For these types of nycturia acupuncture-moxibustion therapy included such basic points as CV-2, CV-3, CV-4, ST-25, CV-12, LV-14, GV-20, GV-12, BL-20, BL-22, BL-23, YO-KAN, BL-31, BL-32, BL-33, BL-25 and ST-36. The needles used were from 14-17mm depending on the age of the patient. Stationary insertion to a depth of 5mm, was administered for 5-10 minutes. Moxibustion included 3 half rice grain size cones of moxa at each moxibustion point. The number of treatments ranged from 4-30 with the time between periods differing from patient to patient.

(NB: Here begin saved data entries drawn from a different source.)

===== src/rtl/mapa_cell_writer.sv =====
// Map RAM command front-end; optional shadow readback via MAPA_READBACK_EN. Cell write lands 1 cycle after
// accept, clear sweeps 64 cycles; CmdReady stays low (backpressure) whenever the block is outside IDLE.
module mapa_cell_writer #(
  parameter int MAP_W     = 8,
  parameter int MAP_CELLS = 64,
  parameter int MAX_CODE  = 6
) (
  input  logic       Clock,
  input  logic       Reset,
  input  logic       CmdValid,
  output logic       CmdReady,
  input  logic [1:0] CmdOp,
  input  logic [2:0] CmdX,
  input  logic [2:0] CmdY,
  input  logic [3:0] CmdCode,
  output logic       Busy,
  output logic       ErrSticky,
  input  logic       ErrClear,
  output logic [3:0] MapaData,
  output logic [5:0] MapaAddr,
  output logic       MapaWrite
`ifdef MAPA_READBACK_EN
  ,
  input  logic [2:0] RdX,
  input  logic [2:0] RdY,
  output logic [3:0] RdData
`endif
);

  localparam int ADDR_W = 6;
  localparam logic [ADDR_W-1:0] LAST_CELL = ADDR_W'(MAP_CELLS - 1);

  typedef enum logic [1:0] {IDLE, WRITE, CLEAR} state_t;

  state_t            state_q, state_d;
  logic [ADDR_W-1:0] sweep_q, sweep_d;
  logic              ready_q, ready_d;
  logic              busy_q, busy_d;
  logic              err_q, err_d;
  logic [3:0]        data_q, data_d;
  logic [ADDR_W-1:0] addr_q, addr_d;
  logic              write_q, write_d;

  logic              accept;
  logic              code_bad;
  logic [3:0]        code_safe;
  logic [ADDR_W-1:0] cell_addr;
  logic              err_set;

  assign accept    = CmdValid & ready_q;
  assign code_bad  = CmdCode > 4'(MAX_CODE);
  assign code_safe = code_bad ? 4'd0 : CmdCode;
  assign cell_addr = ADDR_W'(CmdX) + ADDR_W'(CmdY) * ADDR_W'(MAP_W);

  always_comb begin
    state_d = state_q;
    sweep_d = sweep_q;
    ready_d = ready_q;
    busy_d  = busy_q;
    data_d  = data_q;
    addr_d  = addr_q;
    write_d = 1'b0;
    err_set = 1'b0;
    case (state_q)
      IDLE: begin
        ready_d = 1'b1;
        if (accept) begin
          case (CmdOp)
            2'b00: begin
              state_d = WRITE;
              ready_d = 1'b0;
              write_d = 1'b1;
              addr_d  = cell_addr;
              data_d  = code_safe;
              err_set = code_bad;
            end
            2'b01: begin
              // Fill code parks in the data register for the whole sweep.
              state_d = CLEAR;
              ready_d = 1'b0;
              busy_d  = 1'b1;
              write_d = 1'b1;
              addr_d  = '0;
              sweep_d = '0;
              data_d  = code_safe;
              err_set = code_bad;
            end
            2'b11:   err_set = 1'b1;
            default: ;
          endcase
        end
      end
      WRITE: begin
        state_d = IDLE;
        ready_d = 1'b1;
      end
      CLEAR: begin
        if (sweep_q == LAST_CELL) begin
          state_d = IDLE;
          ready_d = 1'b1;
          busy_d  = 1'b0;
        end else begin
          sweep_d = sweep_q + 1'b1;
          addr_d  = sweep_q + 1'b1;
          write_d = 1'b1;
        end
      end
      default: begin
        state_d = IDLE;
        ready_d = 1'b0;
        busy_d  = 1'b0;
      end
    endcase
    err_d = ErrClear ? 1'b0 : (err_q | err_set);
  end

  always_ff @(posedge Clock or posedge Reset) begin
    if (Reset) begin
      state_q <= IDLE;
      sweep_q <= '0;
      ready_q <= 1'b0;
      busy_q  <= 1'b0;
      err_q   <= 1'b0;
      data_q  <= '0;
      addr_q  <= '0;
      write_q <= 1'b0;
    end else begin
      state_q <= state_d;
      sweep_q <= sweep_d;
      ready_q <= ready_d;
      busy_q  <= busy_d;
      err_q   <= err_d;
      data_q  <= data_d;
      addr_q  <= addr_d;
      write_q <= write_d;
    end
  end

  assign CmdReady  = ready_q;
  assign Busy      = busy_q;
  assign ErrSticky = err_q;
  assign MapaData  = data_q;
  assign MapaAddr  = addr_q;
  assign MapaWrite = write_q;

`ifdef MAPA_READBACK_EN
  logic [3:0]        shadow_q [MAP_CELLS];
  logic [3:0]        shadow_d [MAP_CELLS];
  logic [3:0]        rd_data_q, rd_data_d;
  logic [ADDR_W-1:0] rd_addr;

  assign rd_addr = ADDR_W'(RdX) + ADDR_W'(RdY) * ADDR_W'(MAP_W);

  // Read uses the pre-edge shadow, so a same-cycle write returns the old value.
  always_comb begin
    shadow_d = shadow_q;
    if (write_q) shadow_d[addr_q] = data_q;
    rd_data_d = shadow_q[rd_addr];
  end

  always_ff @(posedge Clock or posedge Reset) begin
    if (Reset) begin
      for (int i = 0; i < MAP_CELLS; i++) shadow_q[i] <= '0;
      rd_data_q <= '0;
    end else begin
      shadow_q  <= shadow_d;
      rd_data_q <= rd_data_d;
    end
  end

  assign RdData = rd_data_q;
`endif

endmodule
$ cat config.mk
export PLATFORM = sky130hd
export DESIGN_NAME = usb_rx_bit_timer
export DESIGN_NICKNAME = d
export VERILOG_FILES = /design/src/rtl/usb_rx_bit_timer.sv
export SDC_FILE = /design/constraint.sdc
export NUM_CORES = 1
export LEC_CHECK = 0
export BUFFER_PORTS_ARGS = -buffer_cell sky130_fd_sc_hd__buf_2
export CAP_MARGIN = 20
export CORE_MARGIN = 1
export CORE_UTILIZATION = 62
export DETAILED_ROUTE_END_ITERATION = 6
export GPL_TIMING_DRIVEN = 0
export PLACE_DENSITY = 0.83
export SKIP_LAST_GASP = 1
export SYNTH_ARGS = -nofsm -noshare
export SYNTH_HDL_FRONTEND = slang
export SYNTH_SLANG_ARGS = --single-unit
export TNS_END_PERCENT = 10
$ cat constraint.sdc
create_clock -name clk -period 6.56 [get_ports clk]
set_input_delay 1.312 -clock clk [delete_from_list [all_inputs] [get_ports clk]]
set_output_delay 1.312 -clock clk [all_outputs]
set_load 0.02 [all_outputs]
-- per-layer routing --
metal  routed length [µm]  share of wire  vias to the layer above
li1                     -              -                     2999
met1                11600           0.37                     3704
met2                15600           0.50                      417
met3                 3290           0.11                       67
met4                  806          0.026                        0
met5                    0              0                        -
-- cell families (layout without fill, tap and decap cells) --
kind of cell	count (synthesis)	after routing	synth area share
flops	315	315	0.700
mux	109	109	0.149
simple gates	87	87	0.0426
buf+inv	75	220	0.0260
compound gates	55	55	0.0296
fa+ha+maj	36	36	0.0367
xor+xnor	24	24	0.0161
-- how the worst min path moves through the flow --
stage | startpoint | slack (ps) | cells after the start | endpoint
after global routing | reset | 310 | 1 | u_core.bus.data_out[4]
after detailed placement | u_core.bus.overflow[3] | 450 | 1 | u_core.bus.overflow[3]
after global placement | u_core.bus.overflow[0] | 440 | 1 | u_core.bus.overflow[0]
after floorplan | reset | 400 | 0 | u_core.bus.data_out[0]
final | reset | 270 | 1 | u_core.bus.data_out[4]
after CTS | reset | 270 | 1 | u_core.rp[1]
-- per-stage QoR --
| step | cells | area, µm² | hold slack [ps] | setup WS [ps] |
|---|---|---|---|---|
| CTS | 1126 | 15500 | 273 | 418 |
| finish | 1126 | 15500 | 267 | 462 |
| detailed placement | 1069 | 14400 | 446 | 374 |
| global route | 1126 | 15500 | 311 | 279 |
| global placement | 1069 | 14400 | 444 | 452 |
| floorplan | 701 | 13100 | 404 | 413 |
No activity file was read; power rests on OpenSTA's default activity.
## src/rtl/fetch_decode.sv

```systemverilog
// fetch_decode: front-end stage that fetches 32-bit instructions, holds the
// current one in IR, decodes it for the DEC/ALU/WR datapath and stalls on
// read-after-write hazards against the write-back shadow pipeline.
//
// Ports:
//   clk, reset              sole clock (rising edge), async active-high reset
//   imem_req/imem_addr      fetch request and address (address = pc)
//   imem_rdata/imem_valid   instruction return, accepted only while fetching
//   addr_a/addr_b           DEC-stage register read addresses (IR.ra / IR.rb)
//   imm, f                  sign-extended immediate and operand select (1 = imm)
//   f_alu                   f delayed one cycle for the ALU stage
//   addr_d/wr_regfile       write-back destination and enable
//   pc                      current fetch pc
//   halted                  HALT retired
//   illegal                 sticky flag, an unknown opcode was executed
module fetch_decode #(
    parameter int                LENGTH   = 32,
    parameter int                NREGS    = 32,
    parameter int                SEL_BITS = $clog2(NREGS),
    parameter logic [LENGTH-1:0] RESET_PC = {LENGTH{1'b0}}
) (
    input  logic                clk,
    input  logic                reset,
    output logic                imem_req,
    output logic [LENGTH-1:0]   imem_addr,
    input  logic [LENGTH-1:0]   imem_rdata,
    input  logic                imem_valid,
    output logic [SEL_BITS-1:0] addr_a,
    output logic [SEL_BITS-1:0] addr_b,
    output logic [LENGTH-1:0]   imm,
    output logic                f,
    output logic                f_alu,
    output logic [SEL_BITS-1:0] addr_d,
    output logic                wr_regfile,
    output logic [LENGTH-1:0]   pc,
    output logic                halted,
    output logic                illegal
);

    typedef enum logic [1:0] {
        S_FETCH  = 2'd0,
        S_DECODE = 2'd1,
        S_HALT   = 2'd2
    } state_t;

    localparam logic [5:0] OP_ADD  = 6'h00;
    localparam logic [5:0] OP_ADDI = 6'h01;
    localparam logic [5:0] OP_HALT = 6'h3E;
    localparam logic [5:0] OP_NOP  = 6'h3F;

    localparam logic [LENGTH-1:0] NOP_WORD = LENGTH'(32'hFC00_0000);
    localparam logic [LENGTH-1:0] PC_STEP  = LENGTH'(32'd4);

    state_t              state_q, state_d;
    logic [LENGTH-1:0]   ir_q, ir_d;
    logic [LENGTH-1:0]   pc_q, pc_d;
    logic                v_alu_q, v_alu_d;
    logic                v_wr_q, v_wr_d;
    logic [SEL_BITS-1:0] rd_alu_q, rd_alu_d;
    logic [SEL_BITS-1:0] rd_wr_q, rd_wr_d;
    logic                f_alu_q, f_alu_d;
    logic                illegal_q, illegal_d;

    logic [5:0]          op_s;
    logic [SEL_BITS-1:0] rd_s, ra_s, rb_s;
    logic [LENGTH-1:0]   imm_s;
    logic                is_add_s, is_addi_s, is_halt_s, is_illegal_s;
    logic                ra_busy_s, rb_busy_s, hazard_s;
    logic                issue_s;

    // Decode of the instruction register and RAW hazard detection.
    always_comb begin
        op_s         = ir_q[31:26];
        rd_s         = ir_q[21 +: SEL_BITS];
        ra_s         = ir_q[16 +: SEL_BITS];
        rb_s         = ir_q[11 +: SEL_BITS];
        imm_s        = {{(LENGTH-16){ir_q[15]}}, ir_q[15:0]};
        is_add_s     = 1'b0;
        is_addi_s    = 1'b0;
        is_halt_s    = 1'b0;
        is_illegal_s = 1'b0;
        case (op_s)
            OP_ADD:  is_add_s     = 1'b1;
            OP_ADDI: is_addi_s    = 1'b1;
            OP_HALT: is_halt_s    = 1'b1;
            OP_NOP:  is_illegal_s = 1'b0;
            default: is_illegal_s = 1'b1;
        endcase
        // A source is busy while its producer sits in the ALU or WR slot;
        // register 0 gets no special treatment.
        ra_busy_s = (v_alu_q && (rd_alu_q == ra_s)) || (v_wr_q && (rd_wr_q == ra_s));
        rb_busy_s = (v_alu_q && (rd_alu_q == rb_s)) || (v_wr_q && (rd_wr_q == rb_s));
        hazard_s  = ((is_add_s || is_addi_s) && ra_busy_s) || (is_add_s && rb_busy_s);
    end

    // Next-state logic for the fetch/decode FSM, pc, IR and shadow pipeline.
    always_comb begin
        state_d   = state_q;
        ir_d      = ir_q;
        pc_d      = pc_q;
        illegal_d = illegal_q;
        issue_s   = 1'b0;
        case (state_q)
            S_FETCH: begin
                if (imem_valid) begin
                    ir_d    = imem_rdata;
                    state_d = S_DECODE;
                end else begin
                    state_d = S_FETCH;
                end
            end
            S_DECODE: begin
                if (hazard_s) begin
                    state_d = S_DECODE;
                end else if (is_halt_s) begin
                    state_d = S_HALT;
                end else begin
                    issue_s   = 1'b1;
                    pc_d      = pc_q + PC_STEP;
                    state_d   = S_FETCH;
                    illegal_d = illegal_q | is_illegal_s;
                end
            end
            S_HALT: begin
                state_d = S_HALT;
            end
            default: begin
                state_d = S_FETCH;
            end
        endcase
        // Shadow pipeline advances every cycle so writes drain even when halted.
        v_alu_d  = issue_s && (is_add_s || is_addi_s);
        rd_alu_d = rd_s;
        v_wr_d   = v_alu_q;
        rd_wr_d  = rd_alu_q;
        f_alu_d  = is_addi_s;
    end

    // State and datapath-control registers.
    always_ff @(posedge clk or posedge reset) begin
        if (reset) begin
            state_q   <= S_FETCH;
            ir_q      <= NOP_WORD;
            pc_q      <= RESET_PC;
            v_alu_q   <= 1'b0;
            v_wr_q    <= 1'b0;
            rd_alu_q  <= {SEL_BITS{1'b0}};
            rd_wr_q   <= {SEL_BITS{1'b0}};
            f_alu_q   <= 1'b0;
            illegal_q <= 1'b0;
        end else begin
            state_q   <= state_d;
            ir_q      <= ir_d;
            pc_q      <= pc_d;
            v_alu_q   <= v_alu_d;
            v_wr_q    <= v_wr_d;
            rd_alu_q  <= rd_alu_d;
            rd_wr_q   <= rd_wr_d;
            f_alu_q   <= f_alu_d;
            illegal_q <= illegal_d;
        end
    end

    assign imem_req   = (state_q == S_FETCH);
    assign imem_addr  = pc_q;
    assign pc         = pc_q;
    assign addr_a     = ra_s;
    assign addr_b     = rb_s;
    assign imm        = imm_s;
    assign f          = is_addi_s;
    assign f_alu      = f_alu_q;
    assign addr_d     = rd_wr_q;
    assign wr_regfile = v_wr_q;
    assign halted     = (state_q == S_HALT);
    assign illegal    = illegal_q;

endmodule
```
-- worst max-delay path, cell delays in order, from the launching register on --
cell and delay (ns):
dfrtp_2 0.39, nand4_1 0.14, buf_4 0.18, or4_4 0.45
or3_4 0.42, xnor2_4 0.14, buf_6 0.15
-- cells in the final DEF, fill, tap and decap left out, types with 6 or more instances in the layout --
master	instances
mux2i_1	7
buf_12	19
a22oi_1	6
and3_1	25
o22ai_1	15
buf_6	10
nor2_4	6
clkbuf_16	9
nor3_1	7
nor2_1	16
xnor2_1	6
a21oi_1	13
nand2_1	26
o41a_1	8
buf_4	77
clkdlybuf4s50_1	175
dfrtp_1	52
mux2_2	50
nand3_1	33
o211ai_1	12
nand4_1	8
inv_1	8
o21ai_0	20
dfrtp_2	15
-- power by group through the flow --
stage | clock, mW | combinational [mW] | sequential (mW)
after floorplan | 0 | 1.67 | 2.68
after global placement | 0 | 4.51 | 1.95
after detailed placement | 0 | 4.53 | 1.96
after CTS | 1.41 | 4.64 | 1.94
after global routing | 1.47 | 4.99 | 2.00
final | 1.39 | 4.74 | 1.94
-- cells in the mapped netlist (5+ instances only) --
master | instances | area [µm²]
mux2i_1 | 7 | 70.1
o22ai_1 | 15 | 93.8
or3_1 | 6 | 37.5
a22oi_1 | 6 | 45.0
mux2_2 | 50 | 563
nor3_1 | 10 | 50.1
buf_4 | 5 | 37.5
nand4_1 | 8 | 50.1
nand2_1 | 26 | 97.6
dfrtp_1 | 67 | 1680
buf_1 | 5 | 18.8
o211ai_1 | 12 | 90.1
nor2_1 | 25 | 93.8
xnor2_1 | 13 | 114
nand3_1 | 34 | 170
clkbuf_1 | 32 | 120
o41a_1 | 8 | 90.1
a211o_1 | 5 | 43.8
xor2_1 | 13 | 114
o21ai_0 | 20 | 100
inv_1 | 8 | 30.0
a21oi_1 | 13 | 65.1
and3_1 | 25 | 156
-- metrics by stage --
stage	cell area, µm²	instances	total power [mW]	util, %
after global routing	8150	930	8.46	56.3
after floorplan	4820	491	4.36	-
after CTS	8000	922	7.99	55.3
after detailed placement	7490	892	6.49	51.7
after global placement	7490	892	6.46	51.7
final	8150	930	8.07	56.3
### src/rtl/key_event_gen.sv
// key_event_gen: conditions NUM_KEYS raw active-low push-buttons into clean
// per-key level and click-event pulses. Keys are fully independent.
// Optional auto-repeat of PRESS_PULSE while held: `define KEY_AUTOREPEAT_EN.
// Ports:
//   CLOCK_50      : system clock (50 MHz)
//   RESET         : synchronous active-high reset
//   KEY           : raw buttons, active-low, asynchronous
//   PRESSED       : debounced level per key, 1 = held
//   PRESS_PULSE   : one-cycle pulse per accepted press (and repeat)
//   RELEASE_PULSE : one-cycle pulse per accepted release
module key_event_gen
  import key_pkg::*;
#(
  parameter int NUM_KEYS        = 3,
  parameter int DEBOUNCE_CYCLES = DEFAULT_DEBOUNCE,
  parameter int REPEAT_DELAY    = DEFAULT_REPEAT_DELAY,
  parameter int REPEAT_PERIOD   = DEFAULT_REPEAT_PERIOD
) (
  input  logic                CLOCK_50,
  input  logic                RESET,
  input  logic [NUM_KEYS-1:0] KEY,
  output logic [NUM_KEYS-1:0] PRESSED,
  output logic [NUM_KEYS-1:0] PRESS_PULSE,
  output logic [NUM_KEYS-1:0] RELEASE_PULSE
);

  for (genvar g = 0; g < NUM_KEYS; g++) begin : g_key
    key_debounce #(
      .DEBOUNCE_CYCLES (DEBOUNCE_CYCLES),
      .REPEAT_DELAY    (REPEAT_DELAY),
      .REPEAT_PERIOD   (REPEAT_PERIOD)
    ) u_key (
      .i_clk           (CLOCK_50),
      .i_rst           (RESET),
      .i_key_n         (KEY[g]),
      .o_pressed       (PRESSED[g]),
      .o_press_pulse   (PRESS_PULSE[g]),
      .o_release_pulse (RELEASE_PULSE[g])
    );
  end

endmodule

### config.mk
export PLATFORM = sky130hd
export DESIGN_NAME = key_event_gen
export DESIGN_NICKNAME = d
export VERILOG_FILES = /design/src/rtl/key_pkg.sv /design/src/rtl/key_debounce.sv /design/src/rtl/key_event_gen.sv
export SDC_FILE = /design/constraint.sdc
export NUM_CORES = 1
export LEC_CHECK = 0
export BUFFER_PORTS_ARGS = -buffer_cell sky130_fd_sc_hd__buf_2
export CORE_MARGIN = 1.5
export CORE_UTILIZATION = 50
export DETAILED_ROUTE_END_ITERATION = 16
export GPL_TIMING_DRIVEN = 0
export MAX_ROUTING_LAYER = met4
export PLACE_DENSITY_LB_ADDON = 0.12
export SETUP_SLACK_MARGIN = 0.15
export SYNTH_ARGS = -nofsm -noshare
export SYNTH_HDL_FRONTEND = slang
export SYNTH_SLANG_ARGS = --single-unit
### constraint.sdc
create_clock -name CLOCK_50 -period 2.4 [get_ports CLOCK_50]
set_input_delay 0.12 -clock CLOCK_50 [delete_from_list [all_inputs] [get_ports CLOCK_50]]
set_output_delay 0.12 -clock CLOCK_50 [all_outputs]
set_load 0.01 [all_outputs]
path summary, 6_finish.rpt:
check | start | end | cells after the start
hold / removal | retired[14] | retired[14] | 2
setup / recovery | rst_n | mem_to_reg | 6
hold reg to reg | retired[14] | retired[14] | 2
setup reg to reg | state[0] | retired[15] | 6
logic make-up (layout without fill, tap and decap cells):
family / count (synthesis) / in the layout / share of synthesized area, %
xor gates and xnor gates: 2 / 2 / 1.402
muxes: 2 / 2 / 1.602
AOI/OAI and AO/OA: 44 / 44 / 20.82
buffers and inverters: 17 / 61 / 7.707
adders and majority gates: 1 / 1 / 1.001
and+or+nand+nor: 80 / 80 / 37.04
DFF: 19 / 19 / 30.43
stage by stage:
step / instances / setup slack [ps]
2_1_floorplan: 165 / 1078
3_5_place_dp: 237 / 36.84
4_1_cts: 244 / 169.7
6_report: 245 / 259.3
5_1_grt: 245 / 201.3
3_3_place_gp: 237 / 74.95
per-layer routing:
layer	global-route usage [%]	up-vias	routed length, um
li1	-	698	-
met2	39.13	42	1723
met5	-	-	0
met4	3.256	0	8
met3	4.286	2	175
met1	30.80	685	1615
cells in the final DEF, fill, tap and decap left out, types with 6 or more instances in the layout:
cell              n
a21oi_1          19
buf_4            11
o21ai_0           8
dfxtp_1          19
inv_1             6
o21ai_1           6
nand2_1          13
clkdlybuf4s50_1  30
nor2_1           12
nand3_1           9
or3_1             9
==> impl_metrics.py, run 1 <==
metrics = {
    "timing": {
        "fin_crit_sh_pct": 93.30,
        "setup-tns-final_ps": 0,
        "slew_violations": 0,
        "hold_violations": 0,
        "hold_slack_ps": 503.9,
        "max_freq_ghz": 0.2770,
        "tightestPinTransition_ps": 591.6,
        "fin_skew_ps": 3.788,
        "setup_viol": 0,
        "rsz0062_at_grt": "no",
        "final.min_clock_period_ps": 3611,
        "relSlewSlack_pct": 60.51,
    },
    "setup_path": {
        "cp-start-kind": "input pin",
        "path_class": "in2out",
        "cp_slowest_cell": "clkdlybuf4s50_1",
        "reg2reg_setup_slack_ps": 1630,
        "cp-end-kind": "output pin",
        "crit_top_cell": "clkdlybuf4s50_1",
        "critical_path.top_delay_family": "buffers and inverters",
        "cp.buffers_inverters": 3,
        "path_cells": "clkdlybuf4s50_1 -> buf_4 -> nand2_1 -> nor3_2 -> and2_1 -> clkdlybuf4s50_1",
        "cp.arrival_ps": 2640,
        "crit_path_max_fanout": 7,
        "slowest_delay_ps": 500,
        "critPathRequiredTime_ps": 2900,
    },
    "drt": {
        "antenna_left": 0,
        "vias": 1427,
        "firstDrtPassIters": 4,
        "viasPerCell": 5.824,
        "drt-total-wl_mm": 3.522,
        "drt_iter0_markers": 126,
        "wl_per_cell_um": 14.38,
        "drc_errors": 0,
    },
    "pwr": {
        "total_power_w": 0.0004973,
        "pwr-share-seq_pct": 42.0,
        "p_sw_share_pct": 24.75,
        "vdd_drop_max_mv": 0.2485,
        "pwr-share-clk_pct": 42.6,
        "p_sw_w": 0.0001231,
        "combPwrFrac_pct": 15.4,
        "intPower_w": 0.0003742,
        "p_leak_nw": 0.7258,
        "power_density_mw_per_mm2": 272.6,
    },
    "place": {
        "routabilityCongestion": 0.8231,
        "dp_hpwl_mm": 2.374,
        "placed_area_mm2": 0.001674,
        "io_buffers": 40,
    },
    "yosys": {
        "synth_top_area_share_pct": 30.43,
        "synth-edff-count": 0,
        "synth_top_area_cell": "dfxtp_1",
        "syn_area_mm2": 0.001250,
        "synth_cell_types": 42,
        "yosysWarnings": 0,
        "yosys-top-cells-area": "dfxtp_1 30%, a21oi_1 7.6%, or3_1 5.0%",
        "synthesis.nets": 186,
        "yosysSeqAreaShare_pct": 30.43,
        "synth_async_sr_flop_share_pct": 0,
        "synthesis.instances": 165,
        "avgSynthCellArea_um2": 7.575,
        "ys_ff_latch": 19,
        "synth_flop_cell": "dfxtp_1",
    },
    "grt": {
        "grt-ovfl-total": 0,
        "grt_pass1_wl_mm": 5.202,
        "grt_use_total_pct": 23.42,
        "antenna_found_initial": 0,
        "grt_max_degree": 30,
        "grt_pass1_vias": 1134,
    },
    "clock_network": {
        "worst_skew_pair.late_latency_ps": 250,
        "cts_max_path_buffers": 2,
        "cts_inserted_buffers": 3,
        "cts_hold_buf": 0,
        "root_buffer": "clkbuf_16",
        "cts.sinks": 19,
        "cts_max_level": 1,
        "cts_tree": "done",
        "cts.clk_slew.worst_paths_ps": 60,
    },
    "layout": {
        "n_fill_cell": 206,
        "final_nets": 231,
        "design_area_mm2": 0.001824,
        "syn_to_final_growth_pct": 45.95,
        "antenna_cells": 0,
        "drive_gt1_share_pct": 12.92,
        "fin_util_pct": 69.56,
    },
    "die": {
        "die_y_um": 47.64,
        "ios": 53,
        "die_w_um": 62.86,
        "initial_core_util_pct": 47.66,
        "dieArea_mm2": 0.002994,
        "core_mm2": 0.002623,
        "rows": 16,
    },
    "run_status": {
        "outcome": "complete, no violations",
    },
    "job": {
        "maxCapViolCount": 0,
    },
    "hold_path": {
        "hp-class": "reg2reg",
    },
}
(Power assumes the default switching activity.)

Of the 10 cases in which complete cure was effected 7 were cases in which nycturia was irregular, 3 were cases of nightly nycturia. The case in which good results were obtained was a, case of nightly nycturia after 12 treatments. The fact that complete cure was not obtained was attributed to insufficient number of treatments. The one case in which therapy was discontinued was a 6 year old boy with a slight psychological disturbance who displayed unusual fear of acupuncture therapy and refused to submit to treatment. It was determined that acupuncture was inapplicable in his case and therapy was discontinued after 6 treatments. All of the above cases were male patients. As for famale patients, one girl came to our clinic for the first time Aug. 30. Her grandmother brought her from Yamanashi, a 3 hour train ride. As she suffered from nightly nycturia her family woke her after she retired at 9 twice nightly, at midnight and 3 a. m. However as he was a very deep sleeper it was often impossible to awaken her and she often wet her bed in her sleep. As her family requested moxibustion therapy I marked and instructed them to use the above points as moxibustion points and administer inductive heat moxibustion with 3 half rice grain size cones of moxa at each point. After 10 months they reported the child easier to awaken in the night thus eliminating the problem of bedwetting.
I would like to report the above examples however as the number of cases is so few I will refrain from drawing any conclusions at this time. I would like to continue my research until I have 50 sample cases and attempt to draw conclusions at that time.